_Records shown_:
· · ·

This is an optimization exercise on Yosys and OpenROAD, whose aim is small area, not a production implementation.
The RTL was checked by simulation tests, not by an equivalence proof against the original design.
Power figures rest on the tool's default switching activity, not on a simulated workload.

`standard.sh`:
```
#!/bin/bash
# synth_recipe.tcl (not shown) runs the flow's synth.tcl, then flattens the netlist and writes it again
# the make line also repeats each setting of config.mk as NAME=value (left out here)
make -C /OpenROAD-flow-scripts/flow DESIGN_CONFIG=/design/flow/config.mk WORK_HOME=/design/flow/orfs CLKGATE_MAP_FILE= SYNTH_SCRIPT=/design/flow/synth_recipe.tcl "${@:-finish}"
```
`constraint.sdc`:
```
create_clock -name core_clock -period 12.5 [get_ports {clk}]
set_input_delay 2.5000 -clock core_clock [delete_from_list [all_inputs] [get_ports {clk}]]
set_output_delay 2.5000 -clock core_clock [all_outputs]
set_load 0.01 [all_outputs]
```
`flow/run.sh`:
```
#!/bin/bash
set -euo pipefail
export BUFFER_PORTS_ARGS="-buffer_cell sky130_fd_sc_hd__buf_1"
export CTS_ARGS="-sink_clustering_enable -repair_clock_nets -dont_use_dummy_load -buf_list {sky130_fd_sc_hd__clkbuf_8} -sink_clustering_size 15 -sink_clustering_max_diameter 60"
bash standard.sh finish > standard_sh.log 2>&1
```
Source: an optimization exercise on an open RTL-to-GDS flow (aim: small area). Production flows keep margins and buffers that such runs may drop.
Where RTL was checked, it was by simulation tests only, not by an equivalence proof against the original.
Only the layout flow was run in runs 4 and 5; the RTL was not checked for function there.
Power and IR drop assume default switching activity.

[flow/constraint.sdc]
create_clock -name core_clock -period 25.0 [get_ports {clk}]
set_input_delay 5.0000 -clock core_clock [delete_from_list [all_inputs] [get_ports {clk}]]
set_output_delay 5.0000 -clock core_clock [all_outputs]
set_load 0.01 [all_outputs]
Source: an optimization exercise on an open RTL-to-GDS flow (aim: small area, a short achievable clock period and few clock cycles per item). Production flows keep margins and buffers that such runs may drop.
No functional check of the RTL was part of any run shown here.

## flow/design.v (module list and top-level ports; edited modules follow where they fit)
// module fir_1: 1695 lines
// module fir_fa: 4 lines
// module fir_ha: 4 lines
module fir_1(
    input clk,
    input reset_p,
    input [15:0]x,
    input act,
    output reg [15:0]y,
    output ready
    );
  // ...
==> flow/run.sh <==
#!/bin/bash
# synth_recipe.tcl (not shown) runs the flow's synth.tcl, then flattens the netlist and writes it again
# the make line also repeats each setting of config.mk as NAME=value (left out here)
make -C /OpenROAD-flow-scripts/flow DESIGN_CONFIG=/design/flow/config.mk WORK_HOME=/design/flow/orfs CLKGATE_MAP_FILE= SYNTH_SCRIPT=/design/flow/synth_recipe.tcl finish
==> flow/config.mk <==
export PLATFORM = sky130hd
export DESIGN_NAME = fir_1
export DESIGN_NICKNAME = fir_1
export VERILOG_FILES = /design/flow/design.v
export SDC_FILE = /design/flow/constraint.sdc
export NUM_CORES = 4
export LEC_CHECK = 0
export ABC_AREA = 1
export CAP_MARGIN = 20
export CORE_MARGIN = 2
export CORE_UTILIZATION = 40
export SETUP_SLACK_MARGIN = 5
export SLEW_MARGIN = 20
export SYNTH_HIERARCHICAL = 1
export SYNTH_MINIMUM_KEEP_SIZE = 0
==> flow/constraint.sdc <==
create_clock -name core_clock -period 10.0 [get_ports {clk}]
set_input_delay 2.0000 -clock core_clock [delete_from_list [all_inputs] [get_ports {clk}]]
set_output_delay 2.0000 -clock core_clock [all_outputs]
set_load 0.01 [all_outputs]
==> results_dict.tcl, run 1 <==
set metrics [dict create \
    outcome "no timing/DRC/antenna violations" \
    finalHoldViolations 0 \
    n_tap_cell 790 \
    hold_path.class "flop to flop" \
    hold_ws_ns 0.474 \
    cts_sinks 284 \
    layout_commonest_cell "nand2_1" \
    grt_remaining_overflow 0 \
    synthXorXnorAreaFrac_pct 0.494 \
    h-tree-depth 2 \
    worstPathCellList "buf_4 > fa_1 > inv_1 > fa_1 > fa_1 > ha_1 > fa_1 > fa_1 > ha_1 > ha_4 > nand2_2 > inv_1 > a21oi_1 > nor2_1 > nor2_1 > nand3_1 > nand2_1 > nand3_1 > nand2_1" \
    busiest_layer "met2" \
    path_delay_family "adder cells" \
    setup_ws_ns 5.19 \
    postCtsSetupRepairBufs 0 \
    relSlewSlack_pct 29.5 \
    signal_buffers 74 \
    yosys-mux-area-fraction_pct 0 \
    grt_usage_pct 24.3 \
    tns_ns 0 \
    clockNetworkAreaShare_pct 4.49 \
    fin_crit_ns 4.81 \
    crit_end "y[8]" \
    ctsResizeCount 18 \
    layout.nets 3294 \
    wl_met2_um 36300 \
    startpoint "p1[7]" \
    highest_layer "met4" \
    vias 18255 \
]
==> run 2: changes to the inputs <==
--- a/flow/config.mk
+++ b/flow/config.mk
@@ -9,6 +9,8 @@
 export CAP_MARGIN = 20
 export CORE_MARGIN = 2
 export CORE_UTILIZATION = 40
+export CTS_CLUSTER_DIAMETER = 60
+export CTS_CLUSTER_SIZE = 24
 export SETUP_SLACK_MARGIN = 5
 export SLEW_MARGIN = 20
 export SYNTH_HIERARCHICAL = 1
==> run 2 against run 1 <==
  * Still clean
  * Register-to-register slack barely moved
  * Flip-flop and latch count did not move
  * First-iteration DRC count rose by 7.9%
  * Synthesized cell count did not move
  * Count of clock-buffer cells in the layout fell by 14
  * Critical endpoint is now y[14]
  * Largest cell class unchanged
  * Highest routed layer is now met5
==> results_dict.tcl, run 2 <==
set metrics [dict create \
    h-tree-depth 1 \
    busiest_layer "met2" \
    cp.arrival_ns 5.30 \
    grt_remaining_overflow 0 \
    dp_slack_ns 4.43 \
    ys_seq_area_share_pct 28.8 \
    yosys_most_used_dff "dfrtp_1" \
    fmax_ghz 0.208 \
    initial_core_util_pct 40.3 \
    gr-usage-met1_pct 32.1 \
    fin_crit_ns 4.81 \
    antenna_found_initial 1 \
    syn_nets 3244 \
    ctsRootBufferMaster "clkbuf_16" \
    cts_buffers 30 \
    worst_setup_path_start_kind "flop" \
    yosysWarningCount 7 \
    layout_commonest_cell "nand2_1" \
    crit_required_ns 10.50 \
    finalCritPeriodShare_pct 48.1 \
    reg_top3 "rs (30), rc (26)" \
    nFillCells 5911 \
    synth_area_leader_cell "fa_1" \
    die_height_um 253 \
    largest_reg_flops 30 \
    layout_common_cells "nand2_1, fa_1, inv_1, dfrtp_1, o21ai_0" \
    relSlewSlack_pct 30.4 \
    setup_ws_ns 5.19 \
    timing.final.max_slew_violations 0 \
    clk-insertion-delay-late_ns 0.61 \
    met2_usage_pct 41.6 \
    skew_ns 0.0277 \
    row_count 91 \
    met3_usage_pct 2.56 \
    synthTopCellsByArea "fa_1, dfrtp_1, nand2_1, ha_1, inv_1" \
    dr.pass1.iters 5 \
    min-delay-start "rc[17]" \
    yosysMostFrequentCell "nand2_1" \
    end_kind "flop" \
    die_area_mm2 0.0640 \
    drive_gt1_share_pct 7.78 \
    gp_congestion 0.909 \
    finalHoldViolations 0 \
    reg2reg_from "p1[6]" \
    largest_register "rs" \
    die_w_um 253 \
    syn-instance-count 2696 \
    cts_tree "built" \
    hold_path.class "flop to flop" \
    regArea_mm2 0.00715 \
    utilization_pct 44.9 \
    ys_ff_latch 284 \
    drtIter0Drc 1468 \
    io_pins 36 \
    startpoint "p1[6]" \
    grt_usage_pct 24.0 \
    dp_hpwl_um 58600 \
    setup_viol 0 \
    placement.io_buffers 34 \
    worst_pin_slew_ns 1.04 \
    grt_pass1_wl_um 115000 \
    cts_buffer_depth 3 \
    critical_path_class "flop to flop" \
    synthArstFlopShare_pct 100 \
    synthTopCellsByCount "nand2_1, fa_1, inv_1, dfrtp_1, o21ai_0" \
    synth.cell_area_mm2 0.0248 \
    cts.clk_slew.worst_paths_ns 0.09 \
    outcome "no timing/DRC/antenna violations" \
    syn_to_final_growth_pct 11.4 \
    core_mm2 0.0615 \
    tns_ns 0 \
    post-route-drc-count 0 \
    grt_max_degree 173 \
    grt_pass1_vias 19347 \
    rsz0062_at_grt "true" \
    cts_sinks 284 \
    wl_um 74400 \
    ys_types 37 \
    maxCapViolations 0 \
    synth_edf_count 0 \
    critPathMaxFanout 6 \
    wl_per_cell_um 20.9 \
    drtAntennaViolNets 0 \
    avgSynthCellArea_um2 9.20 \
    vias_per_cell 5.17 \
    vias 18379 \
    multiInputGateArea_mm2 0.0162 \
    synth_top_area_share_pct 33.2 \
    layout.nets 3287 \
]
run 2: cell counts after synthesis:
No cell type changed its count.
run 2: layout make-up:
cell class / instances / share of cell area (%)
clock inverters: 25 / 1.29
repair buffers: 74 / 2.43
diodes: 1 / 0.00906
flip-flops and latches: 284 / 25.9
well taps: 790 / 3.58
inverters: 378 / 5.18
clock buffers: 31 / 2.81
multi-input cells: 1971 / 58.8
run 2: kinds of logic (layout without fill, tap and decap cells):
family | Yosys count | in the layout | share of synthesized area (%)
compound gates | 295 | 295 | 6.29
xor+xnor | 14 | 14 | 0.495
fa+ha+maj | 529 | 529 | 39.1
buf+inv | 441 | 508 | 6.96
flops | 284 | 284 | 28.8
other cells | 1 | 2 | 0.0151
simple gates | 1132 | 1132 | 18.3
run 2: critical path, cell delays in order, from the launching register on:
cell     delay (ns)
dfrtp_2        0.51
fa_2           0.50
fa_1           0.36
inv_1          0.07
fa_1           0.42
fa_2           0.53
inv_1          0.05
fa_2           0.53
fa_1           0.40
inv_1          0.10
ha_4           0.21
nand2_1        0.07
nand2_1        0.09
nand2_1        0.13
nand2_4        0.09
a21oi_2        0.19
nand2_1        0.13
nand2_1        0.08
nand3_1        0.06
nand3_1        0.07
nand2_1        0.07
run 2: per-module statistics from Yosys (local to each module, per instance):
| module | flops+latches | cell area (um2) | cells | copies in the design |
|---|---|---|---|---|
| fir_ha | 0 | 12.5 | 1 | 28 |
| fir_1 | 284 | 16300 | 2261 | 1 |
| fir_fa | 0 | 20.0 | 1 | 407 |
run 2: through the flow:
step	hold slack, ns	instance area [um2]	std cells
after floorplan	0.442	24800	2696
after global placement	0.462	25900	3468
after detailed placement	0.465	25900	3468
after CTS	0.478	27100	3524
after global routing	0.496	27600	3553
final	0.478	27600	3554
run 2: repair_timing:
item,4_1_cts,5_1_grt
hold buffers,0,0
resized for setup,22,64
gates cloned,0,0
buffers inserted,0,29
pin swaps,0,13
endpoints found under the setup margin,14,16
run 2: final timing paths:
path                                to  slack, ns  cells after the start
worst min register to register  rc[17]       0.48                      2
worst min-delay path            rc[17]       0.48                      2
min in group asynchronous        h4[2]       2.01                      3
worst max register to register   y[14]       5.19                     20
max in group asynchronous       p1[15]       6.41                      4
worst max-delay path             y[14]       5.19                     20
run 2: metal layers:
| layer | wire, um | part of all wire [%] |
|---|---|---|
| met4 | 2400 | 3.2 |
| met5 | 16 | 0.022 |
| met3 | 3460 | 4.7 |
| met1 | 32200 | 43 |
| met2 | 36300 | 49 |

afterwards: timing with drivers on the ports:
The flow's constraints put no driver on any port. The routed layouts listed below were extracted and timed again, unchanged, in two steps.
Step 1, drivers: a clkbuf_16 drives clk and a buf_2 each remaining input, both assumed.
Step 2 also shifts input and output timing later by t, the mid clock arrival at the registers, as if the neighbouring blocks saw the same clock.
Slacks: no drivers / after step 1 / after step 2; pairs: no drivers / after step 1.
| run | t, ns | setup slack, ns | worst setup path at the end | clock arrival spread, ns | worst data-port slew with drivers (ns) |
|---|---|---|---|---|---|
| run 1 | 0.612 | 5.191 / 5.191 / 4.618 | input to register | 0.024 / 0.024 | 0.12 |
| run 2 | 0.661 | 5.195 / 5.195 / 4.580 | input to register | 0.031 / 0.030 | 0.12 |
After both steps setup and hold are still met in every run listed. The setup slack of run 2, which loses most, moves by 0.000 ns with the drivers and by -0.615 ns with both steps.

· · ·

_Problem_: Starting from the line containing "Slacks: no drivers" and ending with the final line of the data, reproduce each line exactly as it appears, including no other lines.

_Result_:
Slacks: no drivers / after step 1 / after step 2; pairs: no drivers / after step 1.
| run | t, ns | setup slack, ns | worst setup path at the end | clock arrival spread, ns | worst data-port slew with drivers (ns) |
|---|---|---|---|---|---|
| run 1 | 0.612 | 5.191 / 5.191 / 4.618 | input to register | 0.024 / 0.024 | 0.12 |
| run 2 | 0.661 | 5.195 / 5.195 / 4.580 | input to register | 0.031 / 0.030 | 0.12 |
After both steps setup and hold are still met in every run listed. The setup slack of run 2, which loses most, moves by 0.000 ns with the drivers and by -0.615 ns with both steps.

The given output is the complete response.